I’m off all social media and I’m definitely being a hermit right now, because I’m working on my own intuition. Generally, human beings are really poor at predicting what will make us happy. I sat in on a training this week that was a fantastic reminder that many of us are just trauma reacting our way through life. It takes an enormous amount of energy to pull ourselves out and to engage our executive functioning, and we’re all so tired that it seems impossible sometimes. We are all so responsive with fight or flight; our brains have been in hyperdrive survival mode the entire COVID pandemic. Think about it – how many of us were worried about our health, others’ health, our economic survival. We live in a country with no safety nets. We have no room for failure, which is counter to what we actually need to be able to do.

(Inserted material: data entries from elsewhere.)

What follows belongs to an exercise in optimizing a design on an open flow for small area; a production flow would make more cautious choices. The RTL was checked by simulation tests, not by an equivalence proof against the original design.

==> job 8186 <==
==> flow/design.v (excerpt) <==
module two_stack_integer_vm (
  input  wire logic               clk_i,
  input  wire logic               rst_ni,
  input  wire logic               push,
  output logic                    full,
  input  wire logic [3:0]         kind_i,
  input  wire logic signed [31:0] immediate_i,
  output logic                    empty,
  input  wire logic               pop,
  output logic signed [31:0]      value_o,
  output logic [1:0]              status_o
);
export LEC_CHECK = 0
export ABC_AREA = 1
export CAP_MARGIN = 20
export CORE_MARGIN = 2
export CORE_UTILIZATION = 40
export SLEW_MARGIN = 20
create_clock -name core_clock -period 10.0 [get_ports {clk_i}]
standard.sh (not shown) runs the stock make flow with config.mk's settings and CLKGATE_MAP_FILE= SYNTH_SCRIPT=/design/flow/synth_recipe.tcl, a recipe that flattens the netlist after the stock synthesis.
==> flow/flow/run.sh <==
#!/bin/bash
set -euo pipefail
export CTS_ARGS="-sink_clustering_enable -repair_clock_nets -dont_use_dummy_load -buf_list sky130_fd_sc_hd__clkbuf_8 -sink_clustering_size 20 -sink_clustering_max_diameter 60"
export BUFFER_PORTS_ARGS="-buffer_cell sky130_fd_sc_hd__buf_1"
export RECOVER_POWER=100
bash standard.sh finish > flow_make.log 2>&1
==> inputs of job 2379, as changes to job 8186 <==
--- a/flow/design.v
+++ b/flow/design.v
@@ -33,17 +33,17 @@
   output logic                    empty,
   input  wire logic               pop,
   output logic signed [31:0]      value_o,
   output logic [1:0]              status_o
 );
   logic [31:0] os [StackDepth];    
   logic [31:0] rs [StackDepth];    
   logic       owe, rwe;
-  logic [3:0] owa, rwa;
+  logic [3:0] owa, rwa, rra;
   logic [1:0] owd, rwd;
   logic [1:0] rdA, rdB, rdR;
   for (genvar j = 0; j < StackDepth; j++) begin : g_ent
     always_ff @(posedge clk_i) begin
       os[j] <= {(owe && owa == j) ? owd : os[j][1:0], os[j][31:2]};
       rs[j] <= {(rwe && rwa == j) ? rwd : rs[j][1:0], rs[j][31:2]};
     end
   end
@@ -55,24 +55,20 @@
   logic [31:0] ob;           
   logic [4:0]  oc, rc;       
   logic        cy;           
   logic        shR, shB;     
   logic        zl, zr;       
   logic        sl, sr;       
   logic        sg;           
   logic        bq;           
-  logic [4:0] oc_d1, oc_d2, rc_d1;
   logic [3:0] oc_m1, oc_m2, rc_m1;
-  assign oc_d1 = oc - 5'd1;
-  assign oc_d2 = oc - 5'd2;
-  assign rc_d1 = rc - 5'd1;
-  assign oc_m1 = oc_d1[3:0];
-  assign oc_m2 = oc_d2[3:0];
-  assign rc_m1 = rc_d1[3:0];
+  assign oc_m1 = oc[3:0] - 4'd1;
+  assign oc_m2 = oc[3:0] - 4'd2;
+  assign rc_m1 = rc[3:0] - 4'd1;
   logic k_push, k_ist, k_prt, k_not, k_lt, k_gt, k_add, k_sub, k_mul, k_div;
   logic k_or, k_eq, k_and, k_bin;
   assign k_push = kind_i == KindPush;
   assign k_ist  = kind_i == KindIstore;
   assign k_prt  = kind_i == KindPrint;
   assign k_not  = kind_i == KindNot;
   assign k_lt   = kind_i == KindLt;
   assign k_gt   = kind_i == KindGt;
@@ -122,51 +118,35 @@
     if (errp)                                   last = 1'b1;
     else if (k_mul)                             last = (c == 6'd32);
     else if (k_div)                             last = c_last_div;
     else if (k_not || (k_bin && !k_add && !k_sub)) last = c1;
     else                                        last = 1'b1;
   end
   assign fin  = act & ph15 & last;
   assign full = ~fin;
-  logic [1:0] ev [StackDepth/2];
-  logic [1:0] od [StackDepth/2];
-  for (genvar j = 0; j < StackDepth/2; j++) begin : g_eo
-    assign ev[j] = os[2*j][1:0];
-    assign od[j] = os[2*j+1][1:0];
-  end
-  logic [2:0] ea, oa;
-  logic [1:0] rdE, rdO;
-  assign ea  = oc_m1[0] ? oc_m2[3:1] : oc_m1[3:1];
-  assign oa  = oc_m1[0] ? oc_m1[3:1] : oc_m2[3:1];
-  assign rdE = ev[ea];
-  assign rdO = od[oa];
-  assign rdA = oc_m1[0] ? rdO : rdE;
-  assign rdB = oc_m1[0] ? rdE : rdO;
-  logic [31:0] wR;
-  assign wR  = rs[rc_m1];
+  assign rra = k_ist ? rc_m1 : rc[3:0];
+  logic [31:0] wA, wB, wR;
+  assign wA  = os[oc_m1];
+  assign wB  = os[oc_m2];
+  assign wR  = rs[rra];
+  assign rdA = wA[1:0];
+  assign rdB = wB[1:0];
   assign rdR = wR[1:0];
   logic [1:0] imm_d;
-  logic [15:0] phoh;
-  always_comb begin
-    imm_d = 2'b00;
-    for (int i = 0; i < 16; i++) begin
-      phoh[i] = (ph == i);
-      imm_d = imm_d | ({2{phoh[i]}} & immediate_i[2*i +: 2]);
-    end
-  end
+  assign imm_d = immediate_i[{ph, 1'b0} +: 2];
   logic div_p1, div_d, div_f, mul_a, first;
   assign div_p1 = k_div & c1;                     
   assign div_d  = k_div & ~c0 & ~c1 & ~c_last_div;  
   assign div_f  = k_div & c_last_div;             
   assign mul_a  = k_mul & ~c0;                    
   assign first  = (k_mul & c1) | (k_div & c2);    
   logic [1:0] rdRg, shiftR, shiftB, X, Y, Ys, S;
   logic       inv, cin, cc1, cc2, x32, sgn;
-  assign rdRg   = first ? 2'b00 : ob[1:0];
+  assign rdRg   = first ? 2'b00 : rdR;
   assign shiftR = {rdRg[0], ph0 ? (k_div & bq) : shR};
   assign shiftB = {rdB[0],  ph0 ? (k_div & ~sg) : shB};
   always_comb begin
     if (k_add || k_sub || k_lt || k_gt) X = rdB;
     else if (mul_a || div_d)            X = shiftR;
     else                                X = 2'b00;
     if (div_p1)     Ys = rdB;
     else if (div_f) Ys = shiftB;
@@ -221,22 +201,20 @@
     else if (k_mul)      rwe = ok & ~c0;
     else if (k_div)      rwe = ok & ~c0 & ~c1;
     else if (k_bin) begin
       rwe = ok & c1;
       rwd = {1'b0, ph0 & res};
     end
   end
   always_ff @(posedge clk_i) begin
-    if (!act)      c <= '0;
-    else if (ph15) c <= c + 6'd1;
-    cy  <= cc2;
-    shR <= rdRg[1];
-    shB <= div_p1 ? S[1] : rdB[1];
     if (act) begin
+      cy  <= cc2;
+      shR <= rdRg[1];
+      shB <= div_p1 ? S[1] : rdB[1];
       if (c0) begin
         zr <= (~ph0 & zr) | rdA[1] | rdA[0];
         zl <= (~ph0 & zl) | rdB[1] | rdB[0];
       end
       if (ph15) begin
         bq <= div_p1 ? S[1] : rdB[1];
         if (c0) begin
           sl <= rdB[1];
@@ -244,45 +222,47 @@
         end
         if (k_div) begin
           if (c0)         sg <= 1'b0;
           else if (div_d) sg <= sgn;
         end else if (c0) begin
           sg <= sgn;
         end
       end
-      if (emit)               ob <= {(k_prt & ~errp) ? rdA : 2'b00, ob[31:2]};
-      else if (mul_a || div_d) ob <= {S, ob[31:2]};
+      if (emit) ob <= {(k_prt & ~errp) ? rdA : 2'b00, ob[31:2]};
       if (fin && emit) st_q <= errp ? chk_st : StOk;
     end
   end
   always_ff @(posedge clk_i or negedge rst_ni) begin
     if (!rst_ni) begin
       ph  <= '0;
+      c   <= '0;
       act <= 1'b0;
       ov  <= 1'b0;
       oc  <= '0;
       rc  <= '0;
     end else begin
       ph <= ph + 4'd1;
       if (!act) begin
+        c <= '0;
         if (push && ph15 && !ov) act <= 1'b1;
       end else if (ph15) begin
+        c <= c + 6'd1;
         if (last) act <= 1'b0;
       end
       if (fin && emit)  ov <= 1'b1;
       else if (pop)     ov <= 1'b0;
       if (fin && !errp) begin
         if (k_push) oc <= oc + 5'd1;
         else if (k_ist) begin
           oc <= oc + 5'd1;
-          rc <= rc_d1;
-        end else if (k_prt) oc <= oc_d1;
+          rc <= rc - 5'd1;
+        end else if (k_prt) oc <= oc - 5'd1;
         else if (k_bin) begin
-          oc <= oc_d2;
+          oc <= oc - 5'd2;
           rc <= rc + 5'd1;
         end
       end
     end
   end
   assign empty    = ~ov;
   assign value_o  = ob;
   assign status_o = st_q;
==> flow/run.sh (new file) <==
#!/bin/bash
# synth_recipe.tcl (not shown) runs the flow's synth.tcl, then flattens the netlist and writes it again
# the make line also repeats each setting of config.mk as NAME=value (left out here)
make -C /OpenROAD-flow-scripts/flow DESIGN_CONFIG=/design/flow/config.mk WORK_HOME=/design/flow/orfs CLKGATE_MAP_FILE= SYNTH_SCRIPT=/design/flow/synth_recipe.tcl finish
- ABC_AREA: 1 -> default
removed: flow/flow/run.sh
removed: flow/standard.sh
==> flow_summary.ini <==
[cells_and_area]
fill_cells = 5820
clkbuf_count = 67

[yosys]
synth-async-reset-ratio = 0.0147
synth_mux_area_frac = 0

[run_status]
status = complete, no violations

[sta]
holdWs_ns = 0.278

[placed_design]
dp_cells = 2836

[routing]
topRoutingLayerUsed = met5

[critical_path]
cpMaxStageDelayCell = o21ai_0
[end of results for job 8186]
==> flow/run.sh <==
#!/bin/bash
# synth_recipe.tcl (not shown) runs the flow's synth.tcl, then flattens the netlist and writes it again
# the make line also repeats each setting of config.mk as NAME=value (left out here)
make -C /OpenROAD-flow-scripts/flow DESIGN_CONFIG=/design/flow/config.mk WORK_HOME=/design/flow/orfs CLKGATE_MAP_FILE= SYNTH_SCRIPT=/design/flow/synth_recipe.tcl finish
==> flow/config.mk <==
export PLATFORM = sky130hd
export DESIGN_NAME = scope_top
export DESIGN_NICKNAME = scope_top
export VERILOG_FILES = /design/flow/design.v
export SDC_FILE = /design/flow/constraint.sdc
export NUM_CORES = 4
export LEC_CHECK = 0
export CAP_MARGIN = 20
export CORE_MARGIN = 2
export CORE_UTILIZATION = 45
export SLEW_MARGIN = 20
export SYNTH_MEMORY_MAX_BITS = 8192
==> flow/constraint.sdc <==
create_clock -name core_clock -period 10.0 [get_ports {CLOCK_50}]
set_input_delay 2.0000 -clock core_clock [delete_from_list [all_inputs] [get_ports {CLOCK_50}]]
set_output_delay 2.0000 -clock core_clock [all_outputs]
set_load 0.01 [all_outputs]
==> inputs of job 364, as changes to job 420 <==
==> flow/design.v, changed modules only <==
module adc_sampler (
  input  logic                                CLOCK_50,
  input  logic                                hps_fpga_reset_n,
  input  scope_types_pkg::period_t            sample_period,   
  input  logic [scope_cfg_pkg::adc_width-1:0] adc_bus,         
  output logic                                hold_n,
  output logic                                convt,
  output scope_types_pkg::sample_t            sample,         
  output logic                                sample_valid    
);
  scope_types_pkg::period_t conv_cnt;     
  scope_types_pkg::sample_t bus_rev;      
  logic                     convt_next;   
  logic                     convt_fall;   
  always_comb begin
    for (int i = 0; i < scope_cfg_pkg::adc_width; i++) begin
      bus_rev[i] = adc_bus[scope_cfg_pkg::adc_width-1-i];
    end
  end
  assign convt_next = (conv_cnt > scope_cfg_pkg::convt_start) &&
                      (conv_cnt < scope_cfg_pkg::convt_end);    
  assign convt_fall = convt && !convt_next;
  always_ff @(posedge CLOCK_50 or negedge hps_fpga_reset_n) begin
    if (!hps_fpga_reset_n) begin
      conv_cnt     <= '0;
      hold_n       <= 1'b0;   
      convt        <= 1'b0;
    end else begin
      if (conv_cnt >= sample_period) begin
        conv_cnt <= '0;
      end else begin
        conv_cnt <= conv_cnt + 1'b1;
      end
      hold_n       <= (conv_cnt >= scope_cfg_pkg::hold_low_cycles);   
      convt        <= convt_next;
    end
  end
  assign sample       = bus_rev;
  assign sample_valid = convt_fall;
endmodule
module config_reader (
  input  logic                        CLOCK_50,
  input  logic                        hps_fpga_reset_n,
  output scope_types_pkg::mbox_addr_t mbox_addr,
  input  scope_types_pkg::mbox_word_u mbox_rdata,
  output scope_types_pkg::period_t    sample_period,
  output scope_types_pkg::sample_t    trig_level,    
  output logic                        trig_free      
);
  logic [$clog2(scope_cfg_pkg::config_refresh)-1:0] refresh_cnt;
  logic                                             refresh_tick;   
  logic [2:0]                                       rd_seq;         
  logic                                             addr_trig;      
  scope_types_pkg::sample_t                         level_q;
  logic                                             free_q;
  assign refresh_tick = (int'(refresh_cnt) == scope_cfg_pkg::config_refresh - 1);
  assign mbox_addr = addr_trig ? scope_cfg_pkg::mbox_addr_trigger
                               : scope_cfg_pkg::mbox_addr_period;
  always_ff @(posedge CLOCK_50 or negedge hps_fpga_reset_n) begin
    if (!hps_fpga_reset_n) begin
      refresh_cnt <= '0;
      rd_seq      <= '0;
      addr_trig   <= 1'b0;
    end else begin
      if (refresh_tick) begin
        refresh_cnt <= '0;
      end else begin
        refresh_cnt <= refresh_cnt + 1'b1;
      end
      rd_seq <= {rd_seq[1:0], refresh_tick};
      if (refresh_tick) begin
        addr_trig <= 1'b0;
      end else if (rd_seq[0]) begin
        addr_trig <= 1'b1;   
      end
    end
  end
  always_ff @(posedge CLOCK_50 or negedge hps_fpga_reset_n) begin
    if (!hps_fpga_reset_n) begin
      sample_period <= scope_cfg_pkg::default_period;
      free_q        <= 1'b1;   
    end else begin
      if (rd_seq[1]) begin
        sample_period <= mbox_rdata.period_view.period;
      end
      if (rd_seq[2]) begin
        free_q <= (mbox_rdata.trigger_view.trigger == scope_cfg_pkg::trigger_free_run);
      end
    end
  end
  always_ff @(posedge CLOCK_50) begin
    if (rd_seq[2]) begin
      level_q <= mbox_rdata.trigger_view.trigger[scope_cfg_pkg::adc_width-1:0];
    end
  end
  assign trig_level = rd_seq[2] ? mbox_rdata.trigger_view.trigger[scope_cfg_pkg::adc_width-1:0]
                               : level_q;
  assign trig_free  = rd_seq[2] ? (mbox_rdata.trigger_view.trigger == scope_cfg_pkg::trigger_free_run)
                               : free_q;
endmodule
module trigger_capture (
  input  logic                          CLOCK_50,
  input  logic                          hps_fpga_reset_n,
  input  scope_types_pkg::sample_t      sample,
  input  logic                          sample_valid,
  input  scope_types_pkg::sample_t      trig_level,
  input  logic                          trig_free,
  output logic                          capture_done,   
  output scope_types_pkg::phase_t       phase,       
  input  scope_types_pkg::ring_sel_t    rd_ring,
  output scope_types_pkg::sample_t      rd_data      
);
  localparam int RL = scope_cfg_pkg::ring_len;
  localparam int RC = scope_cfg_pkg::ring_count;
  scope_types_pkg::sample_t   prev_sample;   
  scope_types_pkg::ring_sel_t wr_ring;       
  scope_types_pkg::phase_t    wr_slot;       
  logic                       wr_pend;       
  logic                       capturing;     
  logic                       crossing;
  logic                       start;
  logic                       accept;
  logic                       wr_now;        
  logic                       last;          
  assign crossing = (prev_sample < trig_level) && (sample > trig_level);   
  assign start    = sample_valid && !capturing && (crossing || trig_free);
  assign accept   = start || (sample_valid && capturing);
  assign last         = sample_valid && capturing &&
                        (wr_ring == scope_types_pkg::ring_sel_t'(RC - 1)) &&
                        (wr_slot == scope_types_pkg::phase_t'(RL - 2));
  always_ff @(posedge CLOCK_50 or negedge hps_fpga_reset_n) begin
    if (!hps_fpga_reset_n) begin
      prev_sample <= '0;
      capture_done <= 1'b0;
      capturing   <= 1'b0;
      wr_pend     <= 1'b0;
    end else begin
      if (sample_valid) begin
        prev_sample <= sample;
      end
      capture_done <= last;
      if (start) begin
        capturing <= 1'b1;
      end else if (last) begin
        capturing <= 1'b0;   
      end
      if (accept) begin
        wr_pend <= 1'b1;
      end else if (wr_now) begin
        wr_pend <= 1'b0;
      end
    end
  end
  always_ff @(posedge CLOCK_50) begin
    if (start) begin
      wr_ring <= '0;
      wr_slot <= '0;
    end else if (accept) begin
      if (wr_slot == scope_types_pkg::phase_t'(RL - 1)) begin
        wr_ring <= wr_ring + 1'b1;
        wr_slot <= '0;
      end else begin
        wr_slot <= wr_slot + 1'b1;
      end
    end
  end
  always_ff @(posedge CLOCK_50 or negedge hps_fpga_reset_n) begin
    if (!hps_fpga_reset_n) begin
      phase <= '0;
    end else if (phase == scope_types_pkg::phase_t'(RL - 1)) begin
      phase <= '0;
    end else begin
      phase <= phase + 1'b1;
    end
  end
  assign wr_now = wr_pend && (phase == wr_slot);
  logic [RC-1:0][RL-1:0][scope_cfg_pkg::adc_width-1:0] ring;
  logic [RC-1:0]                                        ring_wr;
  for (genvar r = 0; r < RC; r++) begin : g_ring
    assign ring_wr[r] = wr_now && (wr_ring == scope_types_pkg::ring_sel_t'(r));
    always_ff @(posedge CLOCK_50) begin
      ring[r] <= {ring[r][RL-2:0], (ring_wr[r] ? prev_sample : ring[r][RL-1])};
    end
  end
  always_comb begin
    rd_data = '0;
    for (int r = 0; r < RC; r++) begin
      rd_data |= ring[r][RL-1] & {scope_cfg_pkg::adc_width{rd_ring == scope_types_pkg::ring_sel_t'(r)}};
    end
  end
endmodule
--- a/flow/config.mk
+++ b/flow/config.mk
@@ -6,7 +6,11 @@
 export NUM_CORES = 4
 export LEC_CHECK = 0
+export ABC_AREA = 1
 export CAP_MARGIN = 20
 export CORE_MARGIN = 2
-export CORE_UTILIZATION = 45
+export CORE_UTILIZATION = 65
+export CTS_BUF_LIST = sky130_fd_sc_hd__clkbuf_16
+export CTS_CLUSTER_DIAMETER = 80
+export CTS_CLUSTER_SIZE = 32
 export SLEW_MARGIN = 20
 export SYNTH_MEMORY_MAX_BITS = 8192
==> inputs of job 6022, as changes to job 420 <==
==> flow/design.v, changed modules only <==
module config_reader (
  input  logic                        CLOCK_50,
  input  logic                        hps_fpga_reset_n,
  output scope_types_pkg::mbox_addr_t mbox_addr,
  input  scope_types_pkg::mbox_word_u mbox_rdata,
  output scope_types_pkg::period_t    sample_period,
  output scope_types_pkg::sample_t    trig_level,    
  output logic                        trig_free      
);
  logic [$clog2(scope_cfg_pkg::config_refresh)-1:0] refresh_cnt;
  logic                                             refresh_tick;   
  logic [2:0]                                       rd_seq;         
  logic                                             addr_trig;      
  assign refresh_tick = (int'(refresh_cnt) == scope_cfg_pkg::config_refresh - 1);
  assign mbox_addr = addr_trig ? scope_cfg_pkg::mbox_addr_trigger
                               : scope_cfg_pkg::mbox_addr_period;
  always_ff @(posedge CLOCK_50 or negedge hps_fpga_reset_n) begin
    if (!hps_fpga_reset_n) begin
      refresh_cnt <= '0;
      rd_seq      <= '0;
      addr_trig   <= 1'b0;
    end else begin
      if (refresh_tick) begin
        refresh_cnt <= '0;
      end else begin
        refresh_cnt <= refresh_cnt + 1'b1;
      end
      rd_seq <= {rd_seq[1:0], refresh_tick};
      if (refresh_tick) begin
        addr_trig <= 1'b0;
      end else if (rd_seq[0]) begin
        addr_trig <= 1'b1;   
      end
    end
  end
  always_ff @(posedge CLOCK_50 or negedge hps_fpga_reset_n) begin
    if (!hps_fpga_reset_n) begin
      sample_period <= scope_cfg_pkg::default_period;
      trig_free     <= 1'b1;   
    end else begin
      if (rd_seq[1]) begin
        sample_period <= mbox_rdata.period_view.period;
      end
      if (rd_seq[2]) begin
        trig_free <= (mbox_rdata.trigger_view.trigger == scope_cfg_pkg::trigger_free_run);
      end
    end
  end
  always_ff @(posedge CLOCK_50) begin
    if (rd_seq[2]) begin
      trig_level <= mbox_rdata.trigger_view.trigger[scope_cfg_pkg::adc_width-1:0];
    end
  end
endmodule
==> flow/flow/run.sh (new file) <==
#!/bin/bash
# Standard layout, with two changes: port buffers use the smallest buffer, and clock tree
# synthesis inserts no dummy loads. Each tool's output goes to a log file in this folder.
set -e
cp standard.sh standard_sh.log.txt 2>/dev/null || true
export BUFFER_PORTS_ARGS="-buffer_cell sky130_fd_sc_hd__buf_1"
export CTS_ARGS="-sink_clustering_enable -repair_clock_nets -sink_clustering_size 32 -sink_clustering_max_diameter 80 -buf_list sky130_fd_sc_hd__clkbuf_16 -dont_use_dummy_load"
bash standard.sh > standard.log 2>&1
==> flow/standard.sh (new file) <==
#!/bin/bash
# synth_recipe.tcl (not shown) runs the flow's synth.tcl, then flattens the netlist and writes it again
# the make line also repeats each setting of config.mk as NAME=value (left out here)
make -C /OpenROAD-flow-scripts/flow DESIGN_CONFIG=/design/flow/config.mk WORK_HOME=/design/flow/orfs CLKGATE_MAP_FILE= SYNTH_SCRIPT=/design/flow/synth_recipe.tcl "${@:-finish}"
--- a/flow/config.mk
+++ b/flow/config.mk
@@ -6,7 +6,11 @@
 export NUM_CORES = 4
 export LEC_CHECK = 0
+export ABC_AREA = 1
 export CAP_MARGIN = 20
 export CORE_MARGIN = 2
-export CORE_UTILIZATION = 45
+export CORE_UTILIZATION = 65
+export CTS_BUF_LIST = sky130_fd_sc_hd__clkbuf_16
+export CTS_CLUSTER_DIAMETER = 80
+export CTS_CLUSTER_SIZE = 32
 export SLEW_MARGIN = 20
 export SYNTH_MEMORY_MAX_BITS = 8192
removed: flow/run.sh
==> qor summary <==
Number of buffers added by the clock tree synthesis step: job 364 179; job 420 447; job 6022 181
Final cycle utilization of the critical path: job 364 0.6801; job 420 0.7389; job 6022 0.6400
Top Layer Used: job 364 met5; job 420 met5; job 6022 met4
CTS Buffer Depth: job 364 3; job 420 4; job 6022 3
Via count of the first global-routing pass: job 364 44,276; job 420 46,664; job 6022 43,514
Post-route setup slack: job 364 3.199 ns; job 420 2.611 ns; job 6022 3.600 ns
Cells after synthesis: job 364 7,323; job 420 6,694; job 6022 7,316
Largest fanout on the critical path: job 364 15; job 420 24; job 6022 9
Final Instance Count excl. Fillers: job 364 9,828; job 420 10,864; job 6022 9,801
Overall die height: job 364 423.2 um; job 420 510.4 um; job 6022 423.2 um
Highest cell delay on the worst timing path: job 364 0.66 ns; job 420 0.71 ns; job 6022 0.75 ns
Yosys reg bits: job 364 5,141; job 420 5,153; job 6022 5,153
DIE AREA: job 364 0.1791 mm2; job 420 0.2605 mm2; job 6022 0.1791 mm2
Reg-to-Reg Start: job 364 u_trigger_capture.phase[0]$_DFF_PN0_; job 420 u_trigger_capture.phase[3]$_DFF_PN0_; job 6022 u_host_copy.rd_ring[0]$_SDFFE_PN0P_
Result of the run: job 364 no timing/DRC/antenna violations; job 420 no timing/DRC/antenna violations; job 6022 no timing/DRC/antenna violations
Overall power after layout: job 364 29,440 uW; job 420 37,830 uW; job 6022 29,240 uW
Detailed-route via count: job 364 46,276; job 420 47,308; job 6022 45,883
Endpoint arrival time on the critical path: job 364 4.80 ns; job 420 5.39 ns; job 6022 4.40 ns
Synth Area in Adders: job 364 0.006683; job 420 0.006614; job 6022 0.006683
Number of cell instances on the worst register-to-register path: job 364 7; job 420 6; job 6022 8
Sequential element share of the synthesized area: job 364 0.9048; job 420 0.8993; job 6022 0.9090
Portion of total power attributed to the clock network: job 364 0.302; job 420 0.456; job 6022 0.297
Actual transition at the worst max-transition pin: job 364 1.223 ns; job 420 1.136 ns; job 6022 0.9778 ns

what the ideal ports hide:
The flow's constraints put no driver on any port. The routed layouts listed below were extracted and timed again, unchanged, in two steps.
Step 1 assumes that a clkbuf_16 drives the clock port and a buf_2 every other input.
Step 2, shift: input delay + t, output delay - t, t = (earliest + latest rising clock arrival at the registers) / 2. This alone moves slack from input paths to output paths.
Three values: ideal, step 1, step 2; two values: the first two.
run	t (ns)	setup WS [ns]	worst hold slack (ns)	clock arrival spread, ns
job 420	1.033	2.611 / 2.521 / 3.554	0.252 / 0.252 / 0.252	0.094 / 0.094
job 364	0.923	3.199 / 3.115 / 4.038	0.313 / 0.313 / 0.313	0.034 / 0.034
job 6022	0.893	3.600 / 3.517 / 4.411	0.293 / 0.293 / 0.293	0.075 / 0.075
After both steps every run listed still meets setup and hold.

These rules of engagement are often trauma responses. We can’t make rules about people, because everyone is different. What we *can* do, however, is make rules about how we expect to be treated by people. There’s a difference there.
Yes, it means more vulnerability. It means more effort. But nothing good comes without effort. If we have a heart safety net, if we have a greater social battery, would there be more love and connection in the world?
I read this article the other day and it was fascinating to me, and also depressing. The article is here: https://www.psychologytoday.com/us/blog/the-state-our-unions/202208/the-rise-lonely-single-men
Another follow up on Jezebel rightfully acknowledges that the more lonely, single men there are, the more they blame women, and the more incels/antifeminist men we get.
What. A. Fucking. Mess.
I didn’t mean for this blog about rules to go sideways into depressionville, but we’re all just building up walls. Impenetrable, guarded walls. We create rules to keep us from getting hurt, but we’re also getting lonelier in the process. It’s a snake eating its own tail.
The reality is that these rules are often more for our own sense of control than anything. I mean, in some cases, rules are about a mismatch in values, which I think is another issue entirely. If you believe abortion isn’t an unalienable right for women, then goodbye. That’s a value issue. Someone’s job, or the color of their hair, or their dating history isn’t always going to mean that your rule is correct. You really have to ask yourself if your rule is really helping you weed people out, or an arbitrary rule designed to feel like you have control over a situation you feel out of control in.
This is one of the dangers of gen pop coaching; creating advice for the masses. A good coach, therapist will help you explore your own feelings, your own intuition. You are no special snowflake but you also are a unique individual with your own experiences, feelings, and situations. They help you identify safety risks, identify patterns, but these patterns are more about value orientation and attachment. They have less to do with the superficial and more to do with our own stuff. If we have a solid foundation, a safety net, a set of expectations for how we expect to be treated, we have more freedom and flexibility to address “the rules.” I’m really starting to feel, though, that we are a little too rule-bound and it’s hurting us.
I mean, I guess it’s a fine line. We are definitely prone to self-destructive behaviors. We can definitely get ourselves into dangerous situations. I think a lot of it, though, truly comes down to being able to sit with discomfort and use that to grow. That requires a whole lot of energy, safety, and support.
But is rigidity not an act of self-destruction and self-sabotage? I leave you with this: https://www.psychologytoday.com/us/blog/the-mindful-self-express/201806/the-top-3-reasons-why-you-self-sabotage-and-how-stop
What rules are actually keeping you back from growth, or getting what you want? What rules are actually providing safety, and which are a safety blanket?